The graph above contains a flood of numbers, but it definitely deserves a deeper analyses. The Quad Opteron 2.3GHz manages to outperform a 2.4GHz Xeon 7440, and is less than 6% slower than an x7350 which has a 27% higher clock. This excellent performance of the AMD chip is not only the result of the ample bandwidth that the AMD cores have to their disposal. The Xeon E5345 "Clovertown" and Xeon "Tigerton" E7340 are the same CPUs, running on very similar platforms. The former has about 6GB/s for 8 cores, the latter 9GB/s for 16 cores. The SAP performance still scales almost as perfectly as you can expect from such a complex piece of software: we are seeing up to 80% performance gain from doubling the number of cores.
If bandwidth really was the bottleneck, the quad Opteron 8222SE (3GHz, up to 12GB for 8 cores) should be able to outperform the Xeon 5365 (3GHz, 6GB/s for 8 cores), and the Dual Intel Xeon 5365 at 3GHz (quad-core) would not be able to scale so well (+86%!) compared to the Dual Xeon 5160 (3GHz, dual-core) as both systems have the same bandwidth.
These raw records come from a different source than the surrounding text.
<file path="src/core/frss_map.svh">
// Object indices, value codes and limits of the fault reaction stop sequencer.
// Assumes inclusion by core/frss_top.sv only; core/frss_pkg.sv does not include it.
`ifndef FRSS_MAP_SVH
`define FRSS_MAP_SVH

// ****************************************
// Object indices
// ****************************************
`define FRSS_IDX_ALARM_SEQ     16'h3510
`define FRSS_IDX_FAULT_SEL     16'h605E
`define FRSS_IDX_PROFILE_DEC   16'h6084
`define FRSS_IDX_QSTOP_DEC     16'h6085
`define FRSS_IDX_TORQUE_RAMP   16'h6087
`define FRSS_IDX_HOMING_ACC    16'h609A

// ****************************************
// Reset values
// ****************************************
`define FRSS_RST_16            16'h0000
`define FRSS_RST_32            32'h0000_0000

// ****************************************
// Fault reaction selection codes
// ****************************************
`define FRSS_SEL_ALARM         16'h0000
`define FRSS_SEL_RATE_A        16'h0001
`define FRSS_SEL_RATE_B        16'h0002

// ****************************************
// Operation mode codes
// ****************************************
`define FRSS_MODE_PP           8'h01
`define FRSS_MODE_PV           8'h03
`define FRSS_MODE_TQ           8'h04
`define FRSS_MODE_HM           8'h06
`define FRSS_MODE_IP           8'h07
`define FRSS_MODE_CSP          8'h08
`define FRSS_MODE_CSV          8'h09
`define FRSS_MODE_CST          8'h0A

// ****************************************
// Communication alarm groups, sub-code limit
// ****************************************
`define FRSS_GRP_A             8'h50
`define FRSS_GRP_B             8'h51
`define FRSS_GRP_C             8'h55
`define FRSS_GRP_D             8'h58
`define FRSS_SUB_MAX           4'h7

// ****************************************
// Standstill threshold in r/min
// ****************************************
`define FRSS_STOP_RPM          16'h001E

`endif

</file>
<file path="src/core/frss_pkg.sv">
// Types shared by the fault reaction stop sequencer.
// Assumes the constants of frss_map.svh.
package frss_pkg;

    typedef enum logic [1:0]
    {
        FRSS_OP_ENABLED,
        FRSS_FAULT_REACT,
        FRSS_FAULT
    } frss_state_e;

    typedef enum logic [2:0]
    {
        FRSS_SRC_NONE,
        FRSS_SRC_ALARM_SEQ,
        FRSS_SRC_PROFILE,
        FRSS_SRC_QSTOP,
        FRSS_SRC_HOMING,
        FRSS_SRC_TORQUE
    } frss_src_e;

    typedef struct packed
    {
        logic [7:0] group;
        logic [3:0] sub;
    } frss_alarm_s;

    typedef struct packed
    {
        logic        active;
        frss_src_e   source;
        logic [31:0] rate;
        logic [15:0] alarm_seq;
    } frss_stop_s;

endpackage : frss_pkg

</file>
<file path="src/core/frss_top.sv">
// Fault reaction stop sequencer: picks the deceleration after an alarm and steps the drive state.
// Assumes every input comes from logic on clk; objects are written by an object port on clk.
//
// Overview of operation
// [RL1] Only selection values 0 to 2 accepted
// [RL2] Selection applies to communication alarm groups only
// [RL3] Selection 0 uses alarm stop sequence
// [RL4] Selection 1 position/velocity uses profile deceleration
// [RL5] Selection 2 position/velocity/homing uses quick stop
// [RL6] Selection 1 homing uses homing acceleration
// [RL7] Selection 1/2 torque modes use torque slope
// [RL8] Other alarms always use alarm stop sequence
// [RL9] Deceleration starts as soon as alarm occurs
// [RL10] State is fault reaction active while decelerating
// [RL11] Stopped when velocity at most 30 r/min
// [RL12] After stop, state becomes Fault
// [RL13] Mode and selection latched at alarm
// [RL14] Halt rising edge decelerates, stays operation enabled
`timescale 1ns/1ps
`include "frss_map.svh"

module frss_top
    import frss_pkg::*;
(
    input  wire logic        clk,
    input  wire logic        reset_n,
    input  wire logic        obj_wr,
    input  wire logic [15:0] obj_index,
    input  wire logic [31:0] obj_wdata,
    output logic      [31:0] obj_rdata,
    input  wire logic        alarm_valid,
    input  wire frss_alarm_s alarm_code,
    input  wire logic [7:0]  op_mode,
    input  wire logic [15:0] actual_rpm,
    input  wire logic        halt_bit,
    input  wire logic        fault_reset,
    output frss_state_e      drive_state,
    output frss_stop_s       stop_cmd
);

    // ****************************************
    // Objects
    // ****************************************
    logic [15:0] alarm_stop_sequence_select;
    logic [15:0] fault_reaction_select;
    logic [31:0] profile_decel_rate;
    logic [31:0] quick_stop_decel_rate;
    logic [31:0] torque_ramp_rate;
    logic [31:0] homing_accel_rate;

    always_ff @(posedge clk or negedge reset_n)
    begin
        if (!reset_n)
        begin
            alarm_stop_sequence_select <= `FRSS_RST_16;
            fault_reaction_select      <= `FRSS_RST_16;
            profile_decel_rate         <= `FRSS_RST_32;
            quick_stop_decel_rate      <= `FRSS_RST_32;
            torque_ramp_rate           <= `FRSS_RST_32;
            homing_accel_rate          <= `FRSS_RST_32;
        end
        else if (obj_wr)
        begin
            unique case (obj_index)
                `FRSS_IDX_ALARM_SEQ:   alarm_stop_sequence_select <= obj_wdata[15:0];
                // Out-of-range values keep the previous setting
                `FRSS_IDX_FAULT_SEL:
                    if (obj_wdata[15:0] <= `FRSS_SEL_RATE_B)
                        fault_reaction_select <= obj_wdata[15:0]; // [RL1]
                `FRSS_IDX_PROFILE_DEC: profile_decel_rate    <= obj_wdata;
                `FRSS_IDX_QSTOP_DEC:   quick_stop_decel_rate <= obj_wdata;
                `FRSS_IDX_TORQUE_RAMP: torque_ramp_rate      <= obj_wdata;
                `FRSS_IDX_HOMING_ACC:  homing_accel_rate     <= obj_wdata;
                default: ;
            endcase
        end
    end

    always_ff @(posedge clk or negedge reset_n)
    begin
        if (!reset_n)
            obj_rdata <= `FRSS_RST_32;
        else
        begin
            unique case (obj_index)
                `FRSS_IDX_ALARM_SEQ:   obj_rdata <= {16'h0000, alarm_stop_sequence_select};
                `FRSS_IDX_FAULT_SEL:   obj_rdata <= {16'h0000, fault_reaction_select};
                `FRSS_IDX_PROFILE_DEC: obj_rdata <= profile_decel_rate;
                `FRSS_IDX_QSTOP_DEC:   obj_rdata <= quick_stop_decel_rate;
                `FRSS_IDX_TORQUE_RAMP: obj_rdata <= torque_ramp_rate;
                `FRSS_IDX_HOMING_ACC:  obj_rdata <= homing_accel_rate;
                default:               obj_rdata <= `FRSS_RST_32;
            endcase
        end
    end

    // ****************************************
    // Alarm capture
    // ****************************************
    logic        comm_alarm;
    logic        stopped;
    logic        alarm_take;
    logic        lat_comm;
    logic [7:0]  lat_mode;
    logic [15:0] lat_sel;

    assign comm_alarm = (alarm_code.group == `FRSS_GRP_A || alarm_code.group == `FRSS_GRP_B ||
                         alarm_code.group == `FRSS_GRP_C || alarm_code.group == `FRSS_GRP_D) &&
                        (alarm_code.sub <= `FRSS_SUB_MAX); // [RL2]
    assign stopped    = (actual_rpm <= `FRSS_STOP_RPM); // [RL11]
    // A second alarm during the reaction does not restart it
    assign alarm_take = alarm_valid && (drive_state == FRSS_OP_ENABLED);

    always_ff @(posedge clk or negedge reset_n)
    begin
        if (!reset_n)
        begin
            lat_comm <= 1'b0;
            lat_mode <= 8'h00;
            lat_sel  <= `FRSS_RST_16;
        end
        else if (alarm_take)
        begin
            lat_comm <= comm_alarm; // [RL13]
            lat_mode <= op_mode; // [RL13]
            lat_sel  <= fault_reaction_select; // [RL13]
        end
    end

    // ****************************************
    // Deceleration source selection
    // ****************************************
    function automatic frss_src_e pick_src(input logic comm, input logic [7:0] mode, input logic [15:0] sel);
        frss_src_e src;
        src = FRSS_SRC_ALARM_SEQ;
        if (comm && sel != `FRSS_SEL_ALARM) // [RL3] [RL8]
        begin
            unique case (mode)
                `FRSS_MODE_PP, `FRSS_MODE_CSP, `FRSS_MODE_IP, `FRSS_MODE_CSV, `FRSS_MODE_PV:
                    src = (sel == `FRSS_SEL_RATE_A) ? FRSS_SRC_PROFILE : FRSS_SRC_QSTOP; // [RL4] [RL5]
                `FRSS_MODE_HM:
                    src = (sel == `FRSS_SEL_RATE_A) ? FRSS_SRC_HOMING : FRSS_SRC_QSTOP; // [RL6] [RL5]
                `FRSS_MODE_CST, `FRSS_MODE_TQ:
                    src = FRSS_SRC_TORQUE; // [RL7]
                // Unknown modes fall back to the alarm stop sequence
                default: src = FRSS_SRC_ALARM_SEQ;
            endcase
        end
        return src;
    endfunction : pick_src

    frss_src_e fault_src;
    frss_src_e next_src;

    assign fault_src = pick_src(lat_comm, lat_mode, lat_sel);

    // ****************************************
    // Drive state
    // ****************************************
    logic halt_prev;
    logic halting;

    always_ff @(posedge clk or negedge reset_n)
    begin
        if (!reset_n)
            drive_state <= FRSS_OP_ENABLED;
        else
        begin
            unique case (drive_state)
                FRSS_OP_ENABLED:
                    if (alarm_take)
                        drive_state <= FRSS_FAULT_REACT; // [RL9] [RL10]
                FRSS_FAULT_REACT:
                    if (stopped)
                        drive_state <= FRSS_FAULT; // [RL12]
                FRSS_FAULT:
                    if (fault_reset)
                        drive_state <= FRSS_OP_ENABLED;
            endcase
        end
    end

    always_ff @(posedge clk or negedge reset_n)
    begin
        if (!reset_n)
            halt_prev <= 1'b0;
        else
            halt_prev <= halt_bit;
    end

    // Halt never changes the drive state; an alarm overrides it
    always_ff @(posedge clk or negedge reset_n)
    begin
        if (!reset_n)
            halting <= 1'b0;
        else if (drive_state != FRSS_OP_ENABLED || alarm_take || !halt_bit)
            halting <= 1'b0;
        else if (halt_bit && !halt_prev)
            halting <= 1'b1; // [RL14]
        else if (stopped)
            halting <= 1'b0; // [RL14]
    end

    // ****************************************
    // Stop command output
    // ****************************************
    always_comb
    begin
        next_src = FRSS_SRC_NONE;
        if (drive_state == FRSS_FAULT_REACT && !stopped)
            next_src = fault_src;
        else if (halting && !stopped)
            next_src = FRSS_SRC_PROFILE; // [RL14]
    end

    always_ff @(posedge clk or negedge reset_n)
    begin
        if (!reset_n)
            stop_cmd <= '0;
        else
        begin
            stop_cmd.active    <= (next_src != FRSS_SRC_NONE);
            stop_cmd.source    <= next_src;
            stop_cmd.alarm_seq <= alarm_stop_sequence_select;
            unique case (next_src)
                FRSS_SRC_PROFILE: stop_cmd.rate <= profile_decel_rate;
                FRSS_SRC_QSTOP:   stop_cmd.rate <= quick_stop_decel_rate;
                FRSS_SRC_HOMING:  stop_cmd.rate <= homing_accel_rate;
                FRSS_SRC_TORQUE:  stop_cmd.rate <= torque_ramp_rate;
                default:          stop_cmd.rate <= `FRSS_RST_32;
            endcase
        end
    end
endmodule : frss_top
</file>
<file path="config.mk">
export PLATFORM = sky130hd
export DESIGN_NAME = frss_top
export DESIGN_NICKNAME = d
export VERILOG_FILES = /design/src/core/frss_pkg.sv /design/src/core/frss_top.sv
export VERILOG_INCLUDE_DIRS = /design/src /design/src/core
export SDC_FILE = /design/constraint.sdc
export NUM_CORES = 1
export LEC_CHECK = 0
export ABC_CLOCK_PERIOD_IN_PS = 6300
export BUFFER_PORTS_ARGS = -buffer_cell sky130_fd_sc_hd__buf_4
export CORE_MARGIN = 2
export CORE_UTILIZATION = 43
export CTS_CLUSTER_DIAMETER = 200
export CTS_CLUSTER_SIZE = 24
export DETAILED_ROUTE_END_ITERATION = 7
export PLACE_DENSITY = 0.67
export REMOVE_ABC_BUFFERS = 1
export SLEW_MARGIN = 20
export SYNTH_ARGS = -nofsm -noshare
export SYNTH_HDL_FRONTEND = slang
export SYNTH_SLANG_ARGS = --single-unit
export TNS_END_PERCENT = 100
</file>
<file path="constraint.sdc">
create_clock -name clk -period 6.3 [get_ports clk]
set_clock_uncertainty 0.05 [all_clocks]
set_input_delay 0.945 -clock clk [delete_from_list [all_inputs] [get_ports clk]]
set_output_delay 0.945 -clock clk [all_outputs]
set_load 0.01 [all_outputs]
</file>
==> flow_metrics.tcl <==
set metrics [dict create \
    clk_pin_slew_ns 0.09 \
    die_y_um 167 \
    slew_headroom 0.320 \
    fin_setup_tns_ns 0 \
    utilization 0.520 \
    antenna_cells 0 \
    cts_setup_buffers 0 \
    io_buffers 172 \
    synth.most_common_cell "dfrtp_1" \
    coreArea_um2 26100 \
    ys_warn_count 0 \
    num_vias 7511 \
    hold_class "reg -> reg" \
    crit_fanout 33 \
    cts_sinks 273 \
    netlist_area_um2 11500 \
    setup_violations 0 \
    synth-edff-count 0 \
    drt_pre_antenna_iters 8 \
    avgSynthCellArea_um2 13.7 \
    row_count 59 \
    crit_path_start_kind "primary input" \
    synthFlopType "dfrtp_1" \
    slew_violations 0 \
    cts_tree "built" \
    post-place-ws_ns 2.12 \
    post-route-min-period_ns 3.68 \
    timing_hold_violations_final 0 \
    ys_seq_area_frac 0.596 \
    clock_path_buffers 3 \
    worstPathArrival_ns 4.00 \
    yosysTopAreaCell "dfrtp_1" \
    violations "design-rule violations" \
    path_cells "buf_4, or4b_1, or3_1, nor3_4, buf_4, nand2_2, mux2_2" \
    grt_use_total 0.200 \
    grt_pass1_wl_um 44000 \
    status "finished, violations left" \
    fmax_mhz 272 \
    p_leak_nw 6.59 \
    synth_cell_types 47 \
    min_to "stop_cmd[4]" \
    drive_gt1_frac 0.396 \
    die_w_um 167 \
    finalCritPeriodShare 0.583 \
    start_util 0.439 \
    cp_slowest_cell "nand2_2" \
    hp-start "alarm_stop_sequence_select[4]" \
    critical_path_required_ns 6.62 \
    io_pins 176 \
    synth-seq-cells 273 \
    cellPowerDensity_nw_per_um2 241 \
    htree_levels 1 \
    place.gp.congestion 0.759 \
    cp-end-kind "flip-flop" \
    routed_wl_um 28000 \
    drt_iter0_drc 617 \
    synth_cells 836 \
    r2r_setup_slack_ns 3.53 \
    synthArstFlopShare 1.00 \
    rsz0062_at_grt "no" \
    maxCapViolCount 0 \
    r2r_start "lat_sel[9]" \
    fin_nets 1084 \
    path_class "in -> reg" \
    worst_pin_slew_ns 1.02 \
    grt_max_degree 165 \
    dieArea_um2 28000 \
    drc 21 \
    path_common_cell "buf_4" \
    cts_buffers 15 \
    dpl.hpwl_um 16200 \
    insertion_delay_ns 0.50 \
    holdBufCountCts 0 \
    ant_nets 0 \
    synth_area_leaders "dfrtp_1 (60%), mux2_2 (16%), mux2i_1 (5.8%), o221ai_1 (2.5%), nand3_1 (1.5%)" \
    wire_per_inst_um 21.2 \
    areaGrowthSynthToFinish_pct 18.5 \
    grt_pass1_vias 7763 \
    ir_worst_vdd_uv 166 \
    reg2regPathDepth 6 \
    reg2reg_to "stop_cmd[18]" \
    overflow 0 \
    holdPathStages 0 \
    fin_ws_ns 2.62 \
    slowest_delay_ns 0.71 \
    viasPerCell 5.67 \
    clockRootBuffer "clkbuf_16" \
    cts_resized 0 \
    synth_top_cell_area_share 0.596 \
    yosys-top-cells-count "dfrtp_1 (273), mux2_2 (161), mux2i_1 (66)" \
    antenna_found_initial 0 \
]
-- metrics by stage --
| step | area (µm²) | power [mW] | hold WS, ns | std cells |
|---|---|---|---|---|
| floorplan | 11300 | 2.06 | 0.319 | 788 |
| global placement | 13200 | 2.30 | 0.332 | 1308 |
| detailed placement | 13200 | 2.31 | 0.337 | 1308 |
| CTS | 13600 | 3.32 | 0.354 | 1325 |
| global route | 13600 | 3.43 | 0.371 | 1325 |
| finish | 13600 | 3.27 | 0.345 | 1325 |
-- final cells by class --
cell class / instances / area, µm²
Inverter: 35 / 131
Tap cell: 335 / 419
Clock inverter: 2 / 25.0
Fill cell: 2278 / 12600
Sequential cell: 273 / 6830
Clock buffer: 15 / 375
Timing Repair Buffer: 185 / 1410
Multi-Input combinational cell: 480 / 4390
-- worst max-delay path by stage --
| stage | from | to | depth (start not counted) |
|---|---|---|---|
| floorplan | lat_mode[5] | stop_cmd[16] | 5 |
| finish | obj_index[9] | homing_accel_rate[20] | 7 |
| global placement | obj_index[9] | homing_accel_rate[26] | 7 |
| global route | obj_index[9] | homing_accel_rate[25] | 7 |
| detailed placement | obj_index[9] | homing_accel_rate[20] | 7 |
| CTS | obj_index[9] | homing_accel_rate[20] | 7 |
-- kinds of logic (layout without fill, tap and decap cells) --
kind of cell    count (synthesis)  count (layout)  share of synthesized area
compound gates                113             113                     0.0783
fa+ha+maj                       4               4                    0.00437
buf+inv                        83             237                     0.0281
flops                         273             273                      0.596
mux                           237             237                      0.229
simple gates                  126             126                     0.0644
-- power breakdown --
group	switching (mW)	internal (mW)	leakage [nW]	total, mW
clock	0.557	0.439	0.197	0.996
sequential	0.0326	1.79	3.79	1.83
combinational	0.281	0.167	2.61	0.448
-- registers in the layout (all words and copies together) (netlist names), 2 cells and up --
signal and cells:
stop_cmd 52, homing_accel_rate 32, obj_rdata 32, profile_decel_rate 32, quick_stop_decel_rate 32, torque_ramp_rate 32
alarm_stop_sequence_select 16, fault_reaction_select 16, lat_sel 16, lat_mode 8, drive_state 2
-- worst max-delay path: cells and delay by family --
family / cells / cell delay, ns
and+or+nand+nor: 4 / 1.94
buffers and inverters: 2 / 0.56
muxes: 1 / 0.52
-- cells in the final DEF (no fill, tap or decap), types with 2 or more instances in the layout --
cell | netlist | final
a22oi_1 | 16 | 16
and2b_1 | 8 | 8
mux2_4 | 10 | 10
or4_4 | 2 | 2
nand2_1 | 27 | 25
nor3_4 | 0 | 2
ha_1 | 4 | 4
nand4_1 | 3 | 3
nor2b_1 | 8 | 8
nand4b_1 | 3 | 3
nand3_1 | 35 | 34
mux2i_1 | 66 | 66
buf_4 | 0 | 183
mux2_2 | 161 | 161
inv_1 | 35 | 35
nand2b_1 | 3 | 3
o211ai_1 | 16 | 16
o21ai_0 | 21 | 21
clkbuf_16 | 0 | 15
or4_1 | 2 | 2
nand2_2 | 0 | 2
a21oi_1 | 2 | 2
o221ai_1 | 33 | 32
nor3_1 | 3 | 3
nor2_1 | 7 | 7
o21a_1 | 3 | 3
nor4_1 | 11 | 10
dfrtp_1 | 273 | 273
a222oi_1 | 16 | 16
-- per-layer routing --
metal,global-route usage,share of wire
met1,0.287,0.45
met2,0.316,0.47
met3,0.0381,0.068
met4,0.0446,0.017
met5,0,0
Power figures use the tool's default switching activity.
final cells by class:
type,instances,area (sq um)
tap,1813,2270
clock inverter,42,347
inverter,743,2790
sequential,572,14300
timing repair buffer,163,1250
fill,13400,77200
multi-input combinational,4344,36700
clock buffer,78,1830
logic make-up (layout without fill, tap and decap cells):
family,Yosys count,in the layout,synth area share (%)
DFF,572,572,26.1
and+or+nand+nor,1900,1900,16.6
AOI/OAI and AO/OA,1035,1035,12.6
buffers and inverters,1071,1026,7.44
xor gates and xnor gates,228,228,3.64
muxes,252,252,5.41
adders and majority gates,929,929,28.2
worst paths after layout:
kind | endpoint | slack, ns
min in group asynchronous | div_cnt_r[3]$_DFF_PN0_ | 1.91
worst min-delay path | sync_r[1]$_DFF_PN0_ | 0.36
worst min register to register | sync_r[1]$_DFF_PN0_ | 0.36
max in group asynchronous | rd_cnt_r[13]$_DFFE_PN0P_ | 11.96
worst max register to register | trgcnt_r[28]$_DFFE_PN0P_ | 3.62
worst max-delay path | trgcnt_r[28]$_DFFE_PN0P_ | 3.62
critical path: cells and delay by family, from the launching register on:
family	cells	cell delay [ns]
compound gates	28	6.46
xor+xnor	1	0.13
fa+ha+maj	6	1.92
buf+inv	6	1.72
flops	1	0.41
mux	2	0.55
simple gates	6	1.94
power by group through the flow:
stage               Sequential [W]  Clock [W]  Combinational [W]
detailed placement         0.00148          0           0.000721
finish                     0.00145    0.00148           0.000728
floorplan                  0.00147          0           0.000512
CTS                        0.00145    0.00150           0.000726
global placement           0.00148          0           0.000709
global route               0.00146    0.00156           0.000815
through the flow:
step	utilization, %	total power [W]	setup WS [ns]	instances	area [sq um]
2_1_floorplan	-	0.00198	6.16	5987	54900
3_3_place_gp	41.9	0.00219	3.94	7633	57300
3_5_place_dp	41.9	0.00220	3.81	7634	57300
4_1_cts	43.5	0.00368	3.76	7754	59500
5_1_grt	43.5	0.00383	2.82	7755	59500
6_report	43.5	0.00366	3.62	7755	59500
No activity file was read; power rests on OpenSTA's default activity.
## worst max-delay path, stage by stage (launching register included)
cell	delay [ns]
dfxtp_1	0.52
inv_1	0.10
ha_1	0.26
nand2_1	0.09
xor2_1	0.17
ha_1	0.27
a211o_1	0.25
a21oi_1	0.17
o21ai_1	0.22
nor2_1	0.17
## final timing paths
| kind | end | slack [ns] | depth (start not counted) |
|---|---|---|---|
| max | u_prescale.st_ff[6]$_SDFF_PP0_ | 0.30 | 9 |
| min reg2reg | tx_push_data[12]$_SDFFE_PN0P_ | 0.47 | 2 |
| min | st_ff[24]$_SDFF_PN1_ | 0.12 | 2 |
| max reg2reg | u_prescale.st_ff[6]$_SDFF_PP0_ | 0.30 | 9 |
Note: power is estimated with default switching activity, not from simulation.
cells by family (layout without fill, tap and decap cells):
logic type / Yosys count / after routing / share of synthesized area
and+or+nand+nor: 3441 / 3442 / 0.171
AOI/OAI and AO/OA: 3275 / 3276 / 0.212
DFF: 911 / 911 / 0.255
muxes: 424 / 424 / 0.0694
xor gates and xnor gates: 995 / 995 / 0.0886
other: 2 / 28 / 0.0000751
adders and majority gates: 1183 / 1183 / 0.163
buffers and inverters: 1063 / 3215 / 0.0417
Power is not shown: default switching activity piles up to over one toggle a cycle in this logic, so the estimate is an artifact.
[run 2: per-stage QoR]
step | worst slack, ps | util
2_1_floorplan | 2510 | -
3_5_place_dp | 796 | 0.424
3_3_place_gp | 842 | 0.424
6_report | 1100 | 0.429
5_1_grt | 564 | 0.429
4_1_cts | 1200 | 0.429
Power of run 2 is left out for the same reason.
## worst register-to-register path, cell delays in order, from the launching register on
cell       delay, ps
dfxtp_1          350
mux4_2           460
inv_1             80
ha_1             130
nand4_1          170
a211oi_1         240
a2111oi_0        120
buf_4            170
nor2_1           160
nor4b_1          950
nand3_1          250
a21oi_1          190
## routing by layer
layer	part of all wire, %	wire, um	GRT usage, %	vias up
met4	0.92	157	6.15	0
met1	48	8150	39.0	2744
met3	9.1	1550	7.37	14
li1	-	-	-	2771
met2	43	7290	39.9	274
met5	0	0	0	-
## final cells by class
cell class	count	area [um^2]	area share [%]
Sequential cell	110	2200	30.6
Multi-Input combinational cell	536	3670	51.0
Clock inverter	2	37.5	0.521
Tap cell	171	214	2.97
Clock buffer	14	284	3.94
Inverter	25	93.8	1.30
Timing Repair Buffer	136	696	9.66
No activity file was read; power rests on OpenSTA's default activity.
--- src/hw/sac_pkg.sv ---
package sac_pkg;
  // ==========================================================
  // Timing
  localparam int CLK_NS = 4;
  localparam int CS_FILT_NS = 1000;
  localparam int CS_FILT_CYC = (CS_FILT_NS + CLK_NS - 1) / CLK_NS;
  localparam int CONV_NS = 8000;
  localparam int CONV_CYC = (CONV_NS + CLK_NS - 1) / CLK_NS;
  localparam int CONV_MAX_NS = 10000;
  localparam int CONV_MAX_CYC = CONV_MAX_NS / CLK_NS;
  localparam int EOC_FALL_NS = 2200;
  localparam int EOC_FALL_CYC = EOC_FALL_NS / CLK_NS;
  localparam int DOUT_EOC_NS = 100;
  localparam int DOUT_EOC_CYC = DOUT_EOC_NS / CLK_NS;
  localparam int OE_OFF_NS = 150;
  localparam int OE_OFF_CYC = OE_OFF_NS / CLK_NS;
  localparam int OE_ON_NS = 1300;
  localparam int OE_ON_CYC = OE_ON_NS / CLK_NS;
  // ==========================================================
  // Command word layout
  localparam logic [3:0] CMD_BITS = 4'h8;
  localparam logic [4:0] ACQ_START = 5'h04;
  localparam int ADDR_POS = 4;
  localparam int LEN_POS = 2;
  localparam int LSBF_POS = 1;
  localparam int BIP_POS = 0;
  localparam logic [1:0] LEN_8 = 2'h1;
  localparam logic [1:0] LEN_16 = 2'h3;
  localparam logic [4:0] NCLK_8 = 5'h08;
  localparam logic [4:0] NCLK_12 = 5'h0c;
  localparam logic [4:0] NCLK_16 = 5'h10;
  // ==========================================================
  // Self-test and clamp codes
  localparam logic [3:0] ST_MID = 4'hb;
  localparam logic [3:0] ST_ZERO = 4'hc;
  localparam logic [3:0] ST_FULL = 4'hd;
  localparam logic [11:0] CODE_MID = 12'h800;
  localparam logic [11:0] CODE_ZERO = 12'h000;
  localparam logic [11:0] CODE_FULL = 12'hfff;
  // ==========================================================
  // Reset values
  localparam logic [15:0] RES_RST = 16'h0000;
  localparam logic [7:0] CMD_RST = 8'h00;
  typedef enum logic [1:0] {SAC_IDLE, SAC_CONV, SAC_PUSH} sac_state_t;
endpackage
It would require a lengthy profiling of the SAP application and the underlying database to fully understand the results, but there are few hints available. First of all, analyses by for example Intel and Sun show that the underlying code of SAP SD is rather branch intensive, latency sensitive, and running at low IPC. Now look at the dual (8220 extrapolate to 8222), quad, and octal-socket Opteron 8222. We know that the software scales very well. From dual to quad we get again an estimated 80-85% scaling, but from quad to octal only 41%. There is another clue: the problem of the octal socket Opteron 8222 is that some nodes are three hops away from each other (from CPU0 to CPU15 for example) and that the synchronization latency from those CPUs can be quite high. So let us sum this all up in a rough profile of SAP SD.
- Very
parallel; excellent scaling
- Low to medium IPC, mostly due to "branchy" code
- Not really limited by memory bandwidth
- Likes large caches
- Sensitive to Sync latency; Octal Core Opteron scales rather badly
Add to the above clues that eight cores of 2.3GHz "Barcelona" are a bit faster than eight cores of the previous Opteron generation at 3GHz. The small improvements in integer IPC cannot explain this, as the SAP is hard to speed up by IPC improvements. We think it is safe to conclude that the SAP SD benchmark is one of the examples where being a "native quad-core" pays off. The cache coherency traffic of the third generation of Opterons scales with the number of sockets and not the number of caches. The four L2 caches might be small, but their latency is good, and they make sure that all four different threads running on a CPU do not interfere too much with each other. In case of SAP, this pays off in excellent performance.
The 45nm Xeons are about 10-15% faster than older siblings. If AMD can finally produce some higher clock speeds of Barcelona, the latest quad-core Opteron should be able to keep up with the fastest 45nm CPUs… until Intel's next generation "Nehalem" comes out, at least, but we'll save that analysis for a future article.